▸ What to do: In the answer, give only the lines from the one containing "met5 | - | 0 | 0 |" to the end of the listing below, each reproduced word for word.

▸ Extracted entries:

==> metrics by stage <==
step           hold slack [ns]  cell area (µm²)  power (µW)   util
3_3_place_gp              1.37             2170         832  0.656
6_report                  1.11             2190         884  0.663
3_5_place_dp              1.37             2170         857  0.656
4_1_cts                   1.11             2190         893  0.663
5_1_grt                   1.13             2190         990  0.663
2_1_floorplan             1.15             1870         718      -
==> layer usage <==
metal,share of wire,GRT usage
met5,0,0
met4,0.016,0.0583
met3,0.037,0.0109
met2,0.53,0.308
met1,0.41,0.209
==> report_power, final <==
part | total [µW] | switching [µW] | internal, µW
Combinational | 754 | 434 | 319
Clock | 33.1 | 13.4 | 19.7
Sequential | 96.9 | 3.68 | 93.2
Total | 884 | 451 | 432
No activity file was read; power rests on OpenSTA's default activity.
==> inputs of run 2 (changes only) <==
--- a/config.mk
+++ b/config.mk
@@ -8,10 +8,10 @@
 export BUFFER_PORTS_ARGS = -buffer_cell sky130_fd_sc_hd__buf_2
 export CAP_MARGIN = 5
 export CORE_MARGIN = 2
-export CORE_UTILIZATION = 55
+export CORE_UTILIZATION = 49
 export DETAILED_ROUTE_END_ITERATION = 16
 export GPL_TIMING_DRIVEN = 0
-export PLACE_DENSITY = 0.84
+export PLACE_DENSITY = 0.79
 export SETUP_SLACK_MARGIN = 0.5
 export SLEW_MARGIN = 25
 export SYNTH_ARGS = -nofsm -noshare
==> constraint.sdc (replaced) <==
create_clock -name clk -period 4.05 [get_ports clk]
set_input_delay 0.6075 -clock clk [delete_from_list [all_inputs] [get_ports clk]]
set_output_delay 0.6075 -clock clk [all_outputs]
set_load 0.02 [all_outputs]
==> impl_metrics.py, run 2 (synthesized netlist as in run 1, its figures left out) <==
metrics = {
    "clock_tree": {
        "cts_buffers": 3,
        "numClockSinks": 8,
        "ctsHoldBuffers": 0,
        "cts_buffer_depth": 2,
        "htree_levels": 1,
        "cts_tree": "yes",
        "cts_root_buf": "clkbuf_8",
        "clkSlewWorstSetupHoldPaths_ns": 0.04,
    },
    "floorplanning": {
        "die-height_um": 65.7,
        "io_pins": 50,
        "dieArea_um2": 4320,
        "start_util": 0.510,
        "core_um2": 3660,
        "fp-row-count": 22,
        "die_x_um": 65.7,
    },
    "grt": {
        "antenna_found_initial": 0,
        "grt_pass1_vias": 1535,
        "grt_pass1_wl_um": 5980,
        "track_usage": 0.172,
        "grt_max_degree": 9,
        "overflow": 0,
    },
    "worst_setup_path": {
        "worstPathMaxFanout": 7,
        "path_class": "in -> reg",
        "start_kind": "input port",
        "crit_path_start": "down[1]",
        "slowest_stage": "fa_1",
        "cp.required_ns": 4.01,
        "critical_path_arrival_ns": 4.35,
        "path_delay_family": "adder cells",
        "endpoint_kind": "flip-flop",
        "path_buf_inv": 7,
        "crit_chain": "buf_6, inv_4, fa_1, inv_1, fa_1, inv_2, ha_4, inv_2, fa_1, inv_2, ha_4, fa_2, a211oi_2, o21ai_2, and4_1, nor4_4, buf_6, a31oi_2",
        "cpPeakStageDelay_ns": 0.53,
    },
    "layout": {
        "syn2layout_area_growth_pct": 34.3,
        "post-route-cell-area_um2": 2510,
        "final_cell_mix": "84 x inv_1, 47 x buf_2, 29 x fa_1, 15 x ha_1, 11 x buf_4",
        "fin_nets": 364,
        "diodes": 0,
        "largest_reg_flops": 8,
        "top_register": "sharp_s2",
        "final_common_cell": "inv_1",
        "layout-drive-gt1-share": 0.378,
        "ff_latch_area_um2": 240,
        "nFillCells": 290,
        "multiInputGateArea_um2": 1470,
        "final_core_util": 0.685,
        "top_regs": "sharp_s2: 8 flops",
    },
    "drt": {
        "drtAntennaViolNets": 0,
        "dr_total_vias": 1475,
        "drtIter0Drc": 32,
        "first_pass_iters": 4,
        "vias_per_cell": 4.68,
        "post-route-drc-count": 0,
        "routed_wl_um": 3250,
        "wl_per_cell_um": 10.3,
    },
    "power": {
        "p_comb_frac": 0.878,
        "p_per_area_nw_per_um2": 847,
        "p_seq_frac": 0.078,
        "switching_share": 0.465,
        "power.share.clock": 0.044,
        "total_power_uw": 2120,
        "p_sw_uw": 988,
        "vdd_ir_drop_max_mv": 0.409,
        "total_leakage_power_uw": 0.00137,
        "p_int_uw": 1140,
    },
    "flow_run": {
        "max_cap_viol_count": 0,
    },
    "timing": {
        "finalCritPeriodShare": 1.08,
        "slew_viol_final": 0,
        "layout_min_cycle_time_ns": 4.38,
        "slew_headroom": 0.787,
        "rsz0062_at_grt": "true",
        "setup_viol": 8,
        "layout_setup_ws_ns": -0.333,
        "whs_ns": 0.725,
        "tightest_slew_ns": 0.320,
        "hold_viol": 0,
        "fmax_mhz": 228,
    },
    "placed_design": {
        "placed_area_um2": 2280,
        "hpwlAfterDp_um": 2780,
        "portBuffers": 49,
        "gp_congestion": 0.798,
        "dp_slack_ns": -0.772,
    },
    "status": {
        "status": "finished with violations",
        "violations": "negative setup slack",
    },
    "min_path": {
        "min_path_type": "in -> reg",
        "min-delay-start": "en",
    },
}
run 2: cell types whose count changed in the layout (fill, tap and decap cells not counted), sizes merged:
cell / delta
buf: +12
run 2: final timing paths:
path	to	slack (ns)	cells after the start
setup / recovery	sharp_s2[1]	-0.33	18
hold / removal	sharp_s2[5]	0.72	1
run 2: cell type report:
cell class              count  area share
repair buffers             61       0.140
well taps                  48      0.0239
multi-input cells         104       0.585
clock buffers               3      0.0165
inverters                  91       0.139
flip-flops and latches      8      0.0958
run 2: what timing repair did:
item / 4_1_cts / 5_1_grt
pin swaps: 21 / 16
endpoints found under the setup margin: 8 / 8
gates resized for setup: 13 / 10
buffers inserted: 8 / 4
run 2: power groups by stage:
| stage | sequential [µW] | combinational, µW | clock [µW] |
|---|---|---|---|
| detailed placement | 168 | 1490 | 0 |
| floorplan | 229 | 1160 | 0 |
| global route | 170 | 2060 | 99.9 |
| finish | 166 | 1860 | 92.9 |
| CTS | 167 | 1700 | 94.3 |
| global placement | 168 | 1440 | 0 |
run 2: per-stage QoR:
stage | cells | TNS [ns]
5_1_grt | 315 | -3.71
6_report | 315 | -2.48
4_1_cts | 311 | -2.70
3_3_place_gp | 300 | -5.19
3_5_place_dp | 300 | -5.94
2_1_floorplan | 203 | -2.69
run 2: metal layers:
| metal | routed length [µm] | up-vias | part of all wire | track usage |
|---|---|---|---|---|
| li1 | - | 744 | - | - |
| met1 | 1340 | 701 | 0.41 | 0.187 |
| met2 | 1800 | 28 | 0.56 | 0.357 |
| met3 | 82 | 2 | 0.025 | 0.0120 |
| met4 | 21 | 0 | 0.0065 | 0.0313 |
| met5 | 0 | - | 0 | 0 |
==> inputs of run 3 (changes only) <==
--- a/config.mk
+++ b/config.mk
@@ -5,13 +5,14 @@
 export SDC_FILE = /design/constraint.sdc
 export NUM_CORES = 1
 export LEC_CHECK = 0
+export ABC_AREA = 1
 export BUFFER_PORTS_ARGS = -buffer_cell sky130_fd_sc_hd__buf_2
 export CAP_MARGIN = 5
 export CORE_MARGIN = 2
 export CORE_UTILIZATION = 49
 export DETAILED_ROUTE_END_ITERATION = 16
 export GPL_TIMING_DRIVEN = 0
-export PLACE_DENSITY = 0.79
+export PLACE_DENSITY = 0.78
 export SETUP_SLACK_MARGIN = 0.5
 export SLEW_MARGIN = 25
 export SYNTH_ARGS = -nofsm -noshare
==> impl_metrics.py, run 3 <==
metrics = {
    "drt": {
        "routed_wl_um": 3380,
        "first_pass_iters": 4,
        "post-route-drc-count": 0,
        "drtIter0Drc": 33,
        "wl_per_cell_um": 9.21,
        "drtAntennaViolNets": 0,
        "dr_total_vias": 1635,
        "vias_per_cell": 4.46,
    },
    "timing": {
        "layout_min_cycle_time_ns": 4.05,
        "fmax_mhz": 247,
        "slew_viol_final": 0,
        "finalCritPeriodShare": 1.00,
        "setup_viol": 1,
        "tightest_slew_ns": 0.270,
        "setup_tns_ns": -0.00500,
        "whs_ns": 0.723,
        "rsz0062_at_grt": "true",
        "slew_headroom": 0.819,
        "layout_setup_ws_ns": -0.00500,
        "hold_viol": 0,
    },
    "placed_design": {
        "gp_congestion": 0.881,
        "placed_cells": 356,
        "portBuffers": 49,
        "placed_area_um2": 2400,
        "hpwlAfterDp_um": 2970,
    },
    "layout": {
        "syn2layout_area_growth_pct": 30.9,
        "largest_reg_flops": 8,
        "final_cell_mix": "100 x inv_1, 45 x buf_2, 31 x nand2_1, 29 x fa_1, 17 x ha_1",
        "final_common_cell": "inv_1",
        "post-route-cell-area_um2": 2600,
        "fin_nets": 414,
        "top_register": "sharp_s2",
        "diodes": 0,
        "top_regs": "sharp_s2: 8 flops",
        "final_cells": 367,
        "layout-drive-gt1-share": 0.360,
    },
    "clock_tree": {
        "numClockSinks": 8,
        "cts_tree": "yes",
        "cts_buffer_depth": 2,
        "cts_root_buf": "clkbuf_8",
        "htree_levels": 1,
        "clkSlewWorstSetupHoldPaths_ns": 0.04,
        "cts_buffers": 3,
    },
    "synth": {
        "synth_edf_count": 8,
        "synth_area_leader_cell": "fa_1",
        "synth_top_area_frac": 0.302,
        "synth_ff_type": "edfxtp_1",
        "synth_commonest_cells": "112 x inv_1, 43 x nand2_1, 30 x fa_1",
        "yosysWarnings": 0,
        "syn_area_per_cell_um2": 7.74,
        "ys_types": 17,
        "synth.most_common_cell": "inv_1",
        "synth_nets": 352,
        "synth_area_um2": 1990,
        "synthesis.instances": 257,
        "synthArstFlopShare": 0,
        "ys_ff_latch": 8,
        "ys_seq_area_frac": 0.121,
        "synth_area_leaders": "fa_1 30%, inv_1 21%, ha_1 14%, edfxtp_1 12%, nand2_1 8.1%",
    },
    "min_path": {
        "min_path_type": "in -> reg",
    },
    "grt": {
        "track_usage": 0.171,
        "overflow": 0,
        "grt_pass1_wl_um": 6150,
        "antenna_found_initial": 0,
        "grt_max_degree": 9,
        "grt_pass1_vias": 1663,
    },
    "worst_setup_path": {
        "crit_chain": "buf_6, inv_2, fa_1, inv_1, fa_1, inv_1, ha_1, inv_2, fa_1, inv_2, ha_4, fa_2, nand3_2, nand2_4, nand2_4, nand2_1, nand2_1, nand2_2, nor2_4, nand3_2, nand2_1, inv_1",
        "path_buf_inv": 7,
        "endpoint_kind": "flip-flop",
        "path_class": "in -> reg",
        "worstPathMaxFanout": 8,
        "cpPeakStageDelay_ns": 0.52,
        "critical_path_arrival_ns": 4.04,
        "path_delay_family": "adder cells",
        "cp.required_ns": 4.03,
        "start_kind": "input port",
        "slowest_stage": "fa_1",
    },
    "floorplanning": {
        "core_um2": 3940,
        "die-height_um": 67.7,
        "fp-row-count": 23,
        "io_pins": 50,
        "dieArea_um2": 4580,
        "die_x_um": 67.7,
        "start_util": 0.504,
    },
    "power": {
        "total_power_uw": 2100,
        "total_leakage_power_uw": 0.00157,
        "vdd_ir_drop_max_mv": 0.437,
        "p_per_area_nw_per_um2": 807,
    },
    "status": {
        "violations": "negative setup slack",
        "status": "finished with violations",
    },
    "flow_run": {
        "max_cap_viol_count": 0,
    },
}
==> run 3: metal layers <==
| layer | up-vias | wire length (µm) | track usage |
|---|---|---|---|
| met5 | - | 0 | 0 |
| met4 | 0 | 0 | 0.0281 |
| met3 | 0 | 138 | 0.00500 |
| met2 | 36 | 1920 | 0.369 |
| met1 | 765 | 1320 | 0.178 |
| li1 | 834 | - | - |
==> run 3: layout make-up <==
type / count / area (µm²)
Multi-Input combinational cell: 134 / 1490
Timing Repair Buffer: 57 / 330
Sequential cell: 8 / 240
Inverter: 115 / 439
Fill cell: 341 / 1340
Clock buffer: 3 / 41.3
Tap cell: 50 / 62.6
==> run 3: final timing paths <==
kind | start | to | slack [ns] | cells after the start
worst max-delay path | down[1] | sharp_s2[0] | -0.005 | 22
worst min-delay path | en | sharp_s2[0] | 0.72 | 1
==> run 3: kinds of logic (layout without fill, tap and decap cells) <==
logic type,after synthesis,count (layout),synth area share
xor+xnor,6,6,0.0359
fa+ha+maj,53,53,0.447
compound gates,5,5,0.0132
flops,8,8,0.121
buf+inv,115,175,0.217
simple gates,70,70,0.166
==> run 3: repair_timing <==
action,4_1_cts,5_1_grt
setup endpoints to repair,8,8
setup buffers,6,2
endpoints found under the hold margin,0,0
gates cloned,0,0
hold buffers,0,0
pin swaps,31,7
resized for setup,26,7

▸ Your solution:
| met5 | - | 0 | 0 |
| met4 | 0 | 0 | 0.0281 |
| met3 | 0 | 138 | 0.00500 |
| met2 | 36 | 1920 | 0.369 |
| met1 | 765 | 1320 | 0.178 |
| li1 | 834 | - | - |
==> run 3: layout make-up <==
type / count / area (µm²)
Multi-Input combinational cell: 134 / 1490
Timing Repair Buffer: 57 / 330
Sequential cell: 8 / 240
Inverter: 115 / 439
Fill cell: 341 / 1340
Clock buffer: 3 / 41.3
Tap cell: 50 / 62.6
==> run 3: final timing paths <==
kind | start | to | slack [ns] | cells after the start
worst max-delay path | down[1] | sharp_s2[0] | -0.005 | 22
worst min-delay path | en | sharp_s2[0] | 0.72 | 1
==> run 3: kinds of logic (layout without fill, tap and decap cells) <==
logic type,after synthesis,count (layout),synth area share
xor+xnor,6,6,0.0359
fa+ha+maj,53,53,0.447
compound gates,5,5,0.0132
flops,8,8,0.121
buf+inv,115,175,0.217
simple gates,70,70,0.166
==> run 3: repair_timing <==
action,4_1_cts,5_1_grt
setup endpoints to repair,8,8
setup buffers,6,2
endpoints found under the hold margin,0,0
gates cloned,0,0
hold buffers,0,0
pin swaps,31,7
resized for setup,26,7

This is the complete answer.